Ghosh: The big thing to recognize is that the way enterprise blockchain is evolving, from an infrastructure perspective, it is becoming augmentative rather than disruptive. So you can take an EHR and then you can augment the whole EHR workflow, from encounter to discharge, on the blockchain, [while maintaining] what the traditional EHR looks like. You don’t have to transmit all the data, like you would do in a data warehouse, into another ecosystem. You can leave it as source and hash parts of it on the blockchain as you build the blocks along the workflow. The enterprise blockchain vendors are making this easy to adopt.

There has been plenty of back-and-forth about just how much security blockchain can provide. What are your thoughts on this?

Ghosh: Anytime you encrypt data, it can always be decrypted. A blockchain is nothing but a distributed database at the end of the day. If you have access to that database that doesn’t have a consensus mechanism attached to it, then it is a little insecure. Looking at the T.J. Maxx breach a few years ago, people were swiping their credit cards and the transmission from the point of fail system to the storage system was being intercepted; that was the hack. In the same way, from the time that the traditional system would write to the blockchain, you can intercept that data, and that’s when the insecurity could come into play. And those standards are still evolving. There is no vendor out there that can not only encrypt the transmission protocols between source and blockchain, but also ensure that the blockchain itself is secure.  
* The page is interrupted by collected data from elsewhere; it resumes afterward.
[src/rtl/serial_addsub.sv]
// Serial add/subtract unit. Processes SLICE bits of the operands per clock,
// LSB slice first, with the inter-slice carry/borrow held in a register.
// Result and flags are published together on the final slice and held
// until the next operation finishes.
module serial_addsub #(
    parameter int DATASIZE = 8,
    parameter int SLICE    = 2
) (
    input  logic                iClk,
    input  logic                iRstN,
    input  logic                iStart,
    input  logic                iSub,
    input  logic [DATASIZE-1:0] iJ,
    input  logic [DATASIZE-1:0] iK,
    input  logic                iCB,
    output logic                oBusy,
    output logic                oDone,
    output logic [DATASIZE-1:0] oD,
    output logic                oCB,
    output logic                oZ,
    output logic                oS,
    output logic                oP,
    output logic                oAC,
    output logic                oV
);

    localparam int N        = DATASIZE / SLICE;
    localparam int CNT_W    = (N > 1) ? $clog2(N) : 1;
    localparam int IDX_W    = $clog2(DATASIZE);
    localparam int AC_BIT   = DATASIZE / 2 - 1;
    localparam int AC_SLICE = AC_BIT / SLICE;
    localparam int AC_POS   = AC_BIT % SLICE;

    localparam logic [CNT_W-1:0] LAST_CNT = CNT_W'(N - 1);
    localparam logic [CNT_W-1:0] AC_CNT   = CNT_W'(AC_SLICE);

    typedef enum logic {IDLE, RUN} state_t;

    state_t              state_q;
    logic [CNT_W-1:0]    cnt_q;
    logic                cb_q;
    logic                ac_q;

    // Operands and partial result: captured/updated only under control
    // qualification, so they carry no reset.
    logic [DATASIZE-1:0] j_q;
    logic [DATASIZE-1:0] k_q;
    logic                sub_q;
    logic [DATASIZE-1:0] res_q;

    logic [IDX_W-1:0]    base;
    logic [SLICE-1:0]    j_sl;
    logic [SLICE-1:0]    k_sl;
    logic [SLICE-1:0]    d_sl;
    logic [SLICE:0]      c_chain;
    logic [DATASIZE-1:0] final_d;
    logic                ac_now;
    logic                v_now;

    // Carry (add) or borrow (subtract) out of one bit position.
    function automatic logic f_carry(input logic sub, input logic j,
                                     input logic k, input logic c);
        if (sub)
            return (~j & k) | (~(j ^ k) & c);
        else
            return (j & k) | ((j ^ k) & c);
    endfunction

    // Signed overflow from the operand and result sign bits.
    function automatic logic f_overflow(input logic sub, input logic jm,
                                        input logic km, input logic dm);
        if (sub)
            return (jm != km) && (dm != jm);
        else
            return (jm == km) && (dm != jm);
    endfunction

    function automatic logic f_zero(input logic [DATASIZE-1:0] d);
        return (d == '0);
    endfunction

    function automatic logic f_parity_even(input logic [DATASIZE-1:0] d);
        return ~(^d);
    endfunction

    // Bit offset of the slice being processed this cycle.
    assign base = IDX_W'(cnt_q) * IDX_W'(SLICE);

    // Ripple through the current slice starting from the registered carry.
    always_comb begin
        j_sl       = j_q[base +: SLICE];
        k_sl       = k_q[base +: SLICE];
        d_sl       = '0;
        c_chain    = '0;
        c_chain[0] = cb_q;
        for (int i = 0; i < SLICE; i++) begin
            d_sl[i]      = j_sl[i] ^ k_sl[i] ^ c_chain[i];
            c_chain[i+1] = f_carry(sub_q, j_sl[i], k_sl[i], c_chain[i]);
        end
    end

    // Full result as it will look once the current slice is merged in;
    // the aux carry bypasses its register when it is produced this cycle.
    always_comb begin
        final_d              = res_q;
        final_d[base +: SLICE] = d_sl;
        ac_now               = (cnt_q == AC_CNT) ? c_chain[AC_POS+1] : ac_q;
        v_now                = f_overflow(sub_q, j_q[DATASIZE-1], k_q[DATASIZE-1],
                                          final_d[DATASIZE-1]);
    end

    assign oBusy = (state_q == RUN);

    // Sequencer: start acceptance, slice counting, and result publication.
    always_ff @(posedge iClk or negedge iRstN) begin
        if (!iRstN) begin
            state_q <= IDLE;
            cnt_q   <= '0;
            cb_q    <= 1'b0;
            ac_q    <= 1'b0;
            oDone   <= 1'b0;
            oD      <= '0;
            oCB     <= 1'b0;
            oZ      <= 1'b0;
            oS      <= 1'b0;
            oP      <= 1'b0;
            oAC     <= 1'b0;
            oV      <= 1'b0;
        end else begin
            oDone <= 1'b0;
            case (state_q)
                IDLE: begin
                    if (iStart) begin
                        state_q <= RUN;
                        cnt_q   <= '0;
                        cb_q    <= iCB;
                    end
                end
                RUN: begin
                    cb_q <= c_chain[SLICE];
                    if (cnt_q == AC_CNT)
                        ac_q <= c_chain[AC_POS+1];
                    if (cnt_q == LAST_CNT) begin
                        state_q <= IDLE;
                        cnt_q   <= '0;
                        oDone   <= 1'b1;
                        oD      <= final_d;
                        oCB     <= c_chain[SLICE];
                        oZ      <= f_zero(final_d);
                        oS      <= final_d[DATASIZE-1];
                        oP      <= f_parity_even(final_d);
                        oAC     <= ac_now;
                        oV      <= v_now;
                    end else begin
                        cnt_q <= cnt_q + 1'b1;
                    end
                end
                default: state_q <= IDLE;
            endcase
        end
    end

    // Operand capture on start and per-slice accumulation of the result.
    always_ff @(posedge iClk) begin
        if (state_q == IDLE && iStart) begin
            j_q   <= iJ;
            k_q   <= iK;
            sub_q <= iSub;
        end else if (state_q == RUN) begin
            res_q[base +: SLICE] <= d_sl;
        end
    end

endmodule
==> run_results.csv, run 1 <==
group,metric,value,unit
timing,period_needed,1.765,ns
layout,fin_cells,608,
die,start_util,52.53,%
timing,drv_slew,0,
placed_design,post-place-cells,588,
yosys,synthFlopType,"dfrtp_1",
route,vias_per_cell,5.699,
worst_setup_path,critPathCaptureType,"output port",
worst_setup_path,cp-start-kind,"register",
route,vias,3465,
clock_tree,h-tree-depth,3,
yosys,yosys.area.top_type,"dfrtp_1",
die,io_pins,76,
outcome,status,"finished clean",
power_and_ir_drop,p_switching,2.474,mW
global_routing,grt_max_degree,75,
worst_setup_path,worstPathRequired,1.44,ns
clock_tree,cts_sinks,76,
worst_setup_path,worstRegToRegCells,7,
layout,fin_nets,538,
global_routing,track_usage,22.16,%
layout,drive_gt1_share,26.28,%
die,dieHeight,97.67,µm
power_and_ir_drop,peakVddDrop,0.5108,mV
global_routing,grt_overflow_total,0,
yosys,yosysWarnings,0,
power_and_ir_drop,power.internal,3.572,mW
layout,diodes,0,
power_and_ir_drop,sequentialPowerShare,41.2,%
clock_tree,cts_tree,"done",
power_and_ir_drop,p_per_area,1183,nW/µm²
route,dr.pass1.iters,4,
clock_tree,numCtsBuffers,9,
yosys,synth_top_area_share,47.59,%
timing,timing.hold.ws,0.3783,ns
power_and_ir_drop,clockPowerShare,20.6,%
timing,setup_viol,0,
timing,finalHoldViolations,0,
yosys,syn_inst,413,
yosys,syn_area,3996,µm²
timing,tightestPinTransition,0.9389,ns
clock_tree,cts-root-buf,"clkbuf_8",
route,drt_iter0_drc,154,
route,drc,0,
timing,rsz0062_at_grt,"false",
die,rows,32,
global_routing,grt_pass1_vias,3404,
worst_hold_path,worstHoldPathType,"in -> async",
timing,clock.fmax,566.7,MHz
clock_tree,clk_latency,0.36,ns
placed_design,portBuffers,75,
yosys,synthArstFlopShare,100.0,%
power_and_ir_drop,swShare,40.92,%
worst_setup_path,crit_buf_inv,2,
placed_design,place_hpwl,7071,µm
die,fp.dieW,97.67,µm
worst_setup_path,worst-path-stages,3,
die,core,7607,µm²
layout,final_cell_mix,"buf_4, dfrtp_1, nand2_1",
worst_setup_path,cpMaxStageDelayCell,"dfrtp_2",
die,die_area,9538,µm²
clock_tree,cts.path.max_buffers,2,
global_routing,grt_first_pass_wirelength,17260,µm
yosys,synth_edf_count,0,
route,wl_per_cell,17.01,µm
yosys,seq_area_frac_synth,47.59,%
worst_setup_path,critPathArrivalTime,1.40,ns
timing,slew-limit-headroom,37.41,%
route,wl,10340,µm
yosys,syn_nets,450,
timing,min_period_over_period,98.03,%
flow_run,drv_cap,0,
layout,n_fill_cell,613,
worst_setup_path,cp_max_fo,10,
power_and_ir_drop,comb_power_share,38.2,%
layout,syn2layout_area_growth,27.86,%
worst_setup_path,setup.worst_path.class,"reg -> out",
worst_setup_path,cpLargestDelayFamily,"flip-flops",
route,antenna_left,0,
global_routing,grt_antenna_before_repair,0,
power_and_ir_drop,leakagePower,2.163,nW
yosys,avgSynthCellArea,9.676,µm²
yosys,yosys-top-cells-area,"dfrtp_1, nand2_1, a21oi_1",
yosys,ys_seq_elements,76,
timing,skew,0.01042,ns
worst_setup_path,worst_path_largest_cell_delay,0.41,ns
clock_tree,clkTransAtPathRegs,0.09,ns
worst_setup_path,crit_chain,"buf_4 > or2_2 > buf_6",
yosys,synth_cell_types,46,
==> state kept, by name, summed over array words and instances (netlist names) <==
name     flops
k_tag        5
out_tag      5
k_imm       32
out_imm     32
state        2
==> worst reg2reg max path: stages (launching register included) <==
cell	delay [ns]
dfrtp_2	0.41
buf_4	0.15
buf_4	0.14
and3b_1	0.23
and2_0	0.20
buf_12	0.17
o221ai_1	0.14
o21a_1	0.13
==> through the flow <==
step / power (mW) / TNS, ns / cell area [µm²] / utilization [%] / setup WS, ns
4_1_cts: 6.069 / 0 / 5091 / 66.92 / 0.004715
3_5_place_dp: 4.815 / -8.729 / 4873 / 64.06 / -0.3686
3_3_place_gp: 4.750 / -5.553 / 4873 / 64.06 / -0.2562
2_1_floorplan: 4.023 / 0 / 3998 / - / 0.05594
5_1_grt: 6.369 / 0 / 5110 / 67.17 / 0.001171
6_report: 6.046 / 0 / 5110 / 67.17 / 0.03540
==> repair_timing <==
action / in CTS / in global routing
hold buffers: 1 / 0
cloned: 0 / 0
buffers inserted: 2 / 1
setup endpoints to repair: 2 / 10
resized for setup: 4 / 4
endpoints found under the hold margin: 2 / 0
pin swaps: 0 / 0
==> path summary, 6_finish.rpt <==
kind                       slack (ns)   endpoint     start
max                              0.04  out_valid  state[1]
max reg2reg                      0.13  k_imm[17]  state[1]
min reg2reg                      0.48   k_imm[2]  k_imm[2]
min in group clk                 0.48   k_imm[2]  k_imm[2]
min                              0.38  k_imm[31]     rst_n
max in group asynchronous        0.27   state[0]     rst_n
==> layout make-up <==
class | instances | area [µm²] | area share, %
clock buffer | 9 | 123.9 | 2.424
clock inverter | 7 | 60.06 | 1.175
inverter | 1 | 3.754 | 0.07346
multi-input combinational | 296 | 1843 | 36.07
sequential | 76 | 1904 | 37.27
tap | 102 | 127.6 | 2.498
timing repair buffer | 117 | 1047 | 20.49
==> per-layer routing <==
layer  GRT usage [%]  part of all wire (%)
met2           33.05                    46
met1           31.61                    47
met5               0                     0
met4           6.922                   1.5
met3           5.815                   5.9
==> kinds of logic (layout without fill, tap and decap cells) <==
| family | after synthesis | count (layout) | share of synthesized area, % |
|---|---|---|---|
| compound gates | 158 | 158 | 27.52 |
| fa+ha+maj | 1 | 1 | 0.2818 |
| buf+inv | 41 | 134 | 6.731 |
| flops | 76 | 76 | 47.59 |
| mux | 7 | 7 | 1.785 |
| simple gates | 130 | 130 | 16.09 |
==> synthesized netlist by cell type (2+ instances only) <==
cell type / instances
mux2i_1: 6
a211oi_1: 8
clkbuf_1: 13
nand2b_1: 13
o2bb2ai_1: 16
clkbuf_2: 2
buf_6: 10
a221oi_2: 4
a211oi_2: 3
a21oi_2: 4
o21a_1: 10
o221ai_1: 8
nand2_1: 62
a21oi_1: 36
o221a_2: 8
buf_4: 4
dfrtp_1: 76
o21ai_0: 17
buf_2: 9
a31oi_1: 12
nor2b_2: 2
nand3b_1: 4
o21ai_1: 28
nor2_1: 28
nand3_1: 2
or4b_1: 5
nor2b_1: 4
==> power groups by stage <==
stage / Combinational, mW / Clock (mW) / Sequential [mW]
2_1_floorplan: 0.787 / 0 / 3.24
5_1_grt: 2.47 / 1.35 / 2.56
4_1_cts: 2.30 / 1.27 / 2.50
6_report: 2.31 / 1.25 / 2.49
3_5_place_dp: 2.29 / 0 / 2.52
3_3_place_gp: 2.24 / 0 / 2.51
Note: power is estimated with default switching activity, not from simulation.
$ cat config.mk
export PLATFORM = sky130hd
export DESIGN_NAME = kvaz_mapper
export DESIGN_NICKNAME = d
export VERILOG_FILES = /design/src/rtl/vector_pkg.sv /design/src/rtl/kvaz_decode.sv /design/src/rtl/kvaz_mapper.sv
export SDC_FILE = /design/constraint.sdc
export NUM_CORES = 1
export LEC_CHECK = 0
export CAP_MARGIN = 20
export CORE_MARGIN = 2
export CORE_UTILIZATION = 55
export CTS_CLUSTER_SIZE = 8
export DETAILED_ROUTE_END_ITERATION = 10
export DONT_BUFFER_PORTS = 1
export PLACE_DENSITY = 0.77
export SYNTH_ARGS = -nofsm -noshare
export SYNTH_HDL_FRONTEND = slang
export SYNTH_SLANG_ARGS = --single-unit
$ cat constraint.sdc
create_clock -name clk24 -period 1.6 [get_ports clk24]
set_clock_uncertainty 0.1 [all_clocks]
set_input_delay 0.08 -clock clk24 [delete_from_list [all_inputs] [get_ports clk24]]
set_output_delay 0.08 -clock clk24 [all_outputs]
set_load 0.005 [all_outputs]
$ cat src/rtl/vector_pkg.sv
// Shared constants for the RAM-disk (kvaz) bank mapper: 8080 status word
// bit positions, mapping control register fields and the port address.
package vector_pkg;

  // 8080 status word bit indices (valid on the data bus while SYNC is high)
  localparam int ST_INTA  = 0;
  localparam int ST_WO_N  = 1;
  localparam int ST_STACK = 2;
  localparam int ST_OUT   = 4;
  localparam int ST_M1    = 5;
  localparam int ST_INP   = 6;
  localparam int ST_MEMR  = 7;

  // Mapping control register fields
  localparam int CFG_STACK_PAGE_LSB = 0;  // [1:0]
  localparam int CFG_WIN_PAGE_LSB   = 2;  // [3:2]
  localparam int CFG_STACK_EN       = 4;
  localparam int CFG_WIN_EN         = 5;

  // RAM-disk control port address
  localparam logic [7:0] PORT_RAMDISK = 8'h10;

  // Bank value 0 is main RAM; kvaz pages 0..3 map to banks 1..4.
  function automatic logic [2:0] page_bank(input logic [1:0] page);
    return {1'b0, page} + 3'd1;
  endfunction

endpackage

$ cat src/rtl/kvaz_decode.sv
// Pure combinational bank selection from the new status word, the CPU
// address and the effective mapping register. Stack beats window; I/O and
// interrupt-acknowledge cycles always go to main RAM.
module kvaz_decode
  import vector_pkg::*;
#(
  parameter logic [15:0] WIN_LO = 16'hA000,
  parameter logic [15:0] WIN_HI = 16'hDFFF
) (
  input  logic [7:0]  st,
  input  logic [15:0] a,
  input  logic [7:0]  cfg,
  output logic [2:0]  bank
);

  logic io_cycle;
  logic win_hit;
  logic unused_bits;

  assign io_cycle    = st[ST_OUT] | st[ST_INP] | st[ST_INTA];
  assign win_hit     = (a >= WIN_LO) && (a <= WIN_HI);
  assign unused_bits = ^{st[7], st[5], st[3], st[1], cfg[7:6]};

  // Priority: I/O/INTA -> main RAM, then stack, then data window.
  always_comb begin
    bank = 3'd0;
    if (io_cycle) begin
      bank = 3'd0;
    end else if (st[ST_STACK] && cfg[CFG_STACK_EN]) begin
      bank = page_bank(cfg[CFG_STACK_PAGE_LSB +: 2]);
    end else if (win_hit && cfg[CFG_WIN_EN]) begin
      bank = page_bank(cfg[CFG_WIN_PAGE_LSB +: 2]);
    end
  end

endmodule

$ cat src/rtl/kvaz_mapper.sv
// RAM-disk bank mapper. Latches the 8080 status word on every SYNC, catches
// OUT writes to the kvaz control port into a pending register, commits the
// pending value on the following SYNC and registers SRAM_ADDR[17:15] for the
// whole machine cycle. Video fetches are forced to main RAM combinationally.
//
// Handshake: there is no valid/ready pair here; every update is qualified by
// cpu_ce. A status latch happens on cpu_ce & sync, a port write is captured on
// cpu_ce & ~wr_n while the latched status says OUT to the decoded port.
module kvaz_mapper
  import vector_pkg::*;
#(
  parameter logic [7:0]  PORT_ADDR = PORT_RAMDISK,
  parameter logic [15:0] WIN_LO    = 16'hA000,
  parameter logic [15:0] WIN_HI    = 16'hDFFF
) (
  input  logic        clk24,
  input  logic        mreset_n,
  input  logic        cpu_ce,
  input  logic        sync,
  input  logic        wr_n,
  input  logic [15:0] a,
  input  logic [7:0]  dout,
  input  logic        video_slice,
  output logic [2:0]  bank,
  output logic [7:0]  cfg,
  output logic        stack_cycle
);

  logic [7:0] st_q;
  logic [5:0] port_a_q;   // a[7:2] of the current machine cycle
  logic [7:0] cfg_q;
  logic [7:0] cfg_pend_q;
  logic       pend_q;
  logic [2:0] bank_q;

  logic       sync_stb;
  logic       port_hit;
  logic       wr_stb;
  logic [7:0] cfg_eff;
  logic [2:0] bank_d;

  assign sync_stb = cpu_ce & sync;
  assign port_hit = st_q[ST_OUT] & (port_a_q == PORT_ADDR[7:2]);
  assign wr_stb   = cpu_ce & ~wr_n & port_hit;

  // A pending write takes effect in the same SYNC that commits it, so the
  // machine cycle right after the OUT already sees the new mapping.
  assign cfg_eff = pend_q ? cfg_pend_q : cfg_q;

  kvaz_decode #(
    .WIN_LO (WIN_LO),
    .WIN_HI (WIN_HI)
  ) u_decode (
    .st   (dout),
    .a    (a),
    .cfg  (cfg_eff),
    .bank (bank_d)
  );

  // Status/address latch, pending write capture, commit and bank register.
  always_ff @(posedge clk24 or negedge mreset_n) begin
    if (!mreset_n) begin
      st_q       <= 8'h00;
      port_a_q   <= 6'd0;
      cfg_q      <= 8'h00;
      cfg_pend_q <= 8'h00;
      pend_q     <= 1'b0;
      bank_q     <= 3'd0;
    end else if (sync_stb) begin
      st_q     <= dout;
      port_a_q <= a[7:2];
      bank_q   <= bank_d;
      if (pend_q) begin
        cfg_q  <= cfg_pend_q;
        pend_q <= 1'b0;
      end
    end else if (wr_stb) begin
      cfg_pend_q <= dout;
      pend_q     <= 1'b1;
    end
  end

  assign bank        = video_slice ? 3'd0 : bank_q;
  assign cfg         = cfg_q;
  assign stack_cycle = st_q[ST_STACK];

endmodule
==> results.tsv, run 1 <==
stage	metric	value	unit
worst_setup_path	worstPathArrival	1.75	ns
route	vias	926	
cts	ctsLongestPathBuffers	2	
synthesis	synth.top_cell.area_share	52.2	%
synthesis	ys_ff_latch	28	
sta	slew_violations	0	
cells_and_area	antenna_cells	0	
worst_setup_path	startpoint_type	flop	
sta	tightest_slew	0.468	ns
synthesis	async_flop_share	100	%
die	dieArea	2850	um^2
power_and_ir_drop	p_switching	0.305	mW
power_and_ir_drop	internal_power	0.990	mW
sta	setup_violations	1	
synthesis	yosysWarnings	0	
die	core.rowCount	17	
sta	hold_ws	-0.204	ns
cells_and_area	instances_no_fill	155	
worst_setup_path	reg2reg_depth	5	
die	ios	42	
worst_hold_path	hp-start	dout[2]	
sta	worst_slack	-0.00563	ns
die	start_util	59.5	%
route	drt_wl_total	2.79	mm
power_and_ir_drop	fin_total_pwr	1.30	mW
sta	period_needed	1.61	ns
cts	cts.sinks	28	
cells_and_area	syn_to_final_growth	26.0	%
power_and_ir_drop	power_frac_seq	60.9	%
grt	grt_pass1_wl	4.54	mm
die	dieWidth	53.4	um
synthesis	synth-edff-count	0	
placement	dp_cells	129	
worst_setup_path	crit_path_end_kind	flop	
grt	antenna_found_initial	0	
worst_setup_path	regToRegSetupSlack	-0.006	ns
worst_hold_path	holdPathEnd	cfg_pend_q[2]	
cells_and_area	drive_gt1_share	39.4	%
cts	cts_tree	built	
power_and_ir_drop	switching_share	23.6	%
route	antenna_left	0	
synthesis	syn_nets	132	
synthesis	synth.area.top_cells	dfrtp_1 (52%), mux2_2 (25%), ha_1 (1.9%)	
route	firstDrtPassIters	4	
worst_hold_path	whs_path_depth	1	
route	via_per_inst	5.97	
cts	cts_buffers	3	
worst_setup_path	critPathMaxStageDelay	0.50	ns
power_and_ir_drop	peakVddDrop	0.578	mV
synthesis	syn_avg_cell_area	13.4	um^2
route	drcViolationCount	0	
cts	cts_hold_buffers	19	
worst_setup_path	worstPathCellList	mux2_4 > ha_4 > and3_4 > nand4_1 > o311ai_1	
sta	slew-limit-headroom	68.7	%
worst_setup_path	slowest_stage	dfrtp_2	
power_and_ir_drop	clkPwrFrac	26.9	%
synthesis	synth_top_area_cell	dfrtp_1	
synthesis	synth_ff_type	dfrtp_1	
synthesis	synth_seq_area_share	52.2	%
worst_setup_path	cp.required	1.74	ns
worst_setup_path	path_class	flop to flop	
route	wl_per_cell	18.0	um
sta	min_period_over_period	100	%
grt	track_usage	22.8	%
power_and_ir_drop	power_density	766	nW/um^2
sta	setup_tns	-0.00563	ns
worst_hold_path	hp-class	primary input to flop	
grt	grt_overflow	0	
worst_setup_path	rr_startpoint	pend_q	
die	coreArea	2250	um^2
cells_and_area	layout_common_cells	mux2_2 (27), dfrtp_1 (27), dlygate4sd3_1 (18)	
worst_setup_path	cp_top_family	flip-flops	
synthesis	syn_inst	100	
outcome	status	complete, but fails checks	
cts	htree_num_levels	1	
cts	clkTransAtPathRegs	0.15	ns
power_and_ir_drop	combPwrFrac	12.2	%
cells_and_area	fin_util	75.0	%
outcome	failed_checks	negative hold slack, negative setup slack	
die	die_h	53.4	um
cts	insertion_delay	0.33	ns
job	cap_violations	0	
route	initialDrtViolationCount	14	
cts	cts_root_buf	clkbuf_4	
sta	hold_viol	4	
worst_setup_path	reg2reg_to	bank_q[1]	
cells_and_area	fillCellCount	153	
grt	grt_max_degree	29	
worst_setup_path	cp_max_fo	6	
cells_and_area	fin_nets	160	
grt	grt_pass1_vias	970	
synthesis	yosysUniqueCellTypes	27	
worst_setup_path	crit_buf_inv	0	
placement	io_buffers	0	
synthesis	syn_area	1340	um^2
placement	dp_hpwl	1.77	mm
placement	gp_congestion	0.761	
sta	max_freq	623	MHz
power_and_ir_drop	leakage	0.793	nW
sta	rsz0062_at_grt	true
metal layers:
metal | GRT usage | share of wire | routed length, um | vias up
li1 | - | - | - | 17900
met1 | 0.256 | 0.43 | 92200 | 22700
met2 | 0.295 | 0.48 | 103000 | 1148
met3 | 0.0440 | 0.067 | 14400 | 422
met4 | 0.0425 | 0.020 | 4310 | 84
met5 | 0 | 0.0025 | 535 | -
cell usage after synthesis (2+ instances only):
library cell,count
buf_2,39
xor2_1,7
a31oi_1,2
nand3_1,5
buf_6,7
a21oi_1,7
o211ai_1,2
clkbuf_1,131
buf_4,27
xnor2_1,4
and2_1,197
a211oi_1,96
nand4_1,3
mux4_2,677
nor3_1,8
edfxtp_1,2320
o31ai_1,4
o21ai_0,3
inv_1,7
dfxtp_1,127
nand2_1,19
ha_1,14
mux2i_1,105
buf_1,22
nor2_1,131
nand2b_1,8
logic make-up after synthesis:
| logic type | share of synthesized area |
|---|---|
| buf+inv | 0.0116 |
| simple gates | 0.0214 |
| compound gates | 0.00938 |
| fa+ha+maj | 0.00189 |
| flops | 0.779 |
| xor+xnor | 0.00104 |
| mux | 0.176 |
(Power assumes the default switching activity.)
What predictions could you offer for blockchain’s continued evolution in healthcare?

Yetter: In 12 to 24 months, you will see a lot of fast-moving activity, and with the changing nature of conversations and the work being done now, there is a clear signal that we are at a bit of an inflection point. But I think we will accelerate the meaningful work in this space and bring the technology in. Going back to the idea of acceptance and use of emerging technologies in other sectors first, we are seeing blockchain in place in financial institutions in meaningful ways. So in the next year or two, I think we will see the same thing in healthcare, whether it’s aspects around provider data, or getting into exposing things to the patient or member so they have greater control. We’ll see a lot of energy and investment in that space.

Ghosh: I think that beyond the pilots that you see today, the voice of the customer will be increasingly automated with enterprise blockchain. Within healthcare, the issue is, how do you provide greater autonomy, depending on who has the data and where? It’s not one or two companies that are trying to do something; it’s five or 10 that want to get together before someone else beats them to it.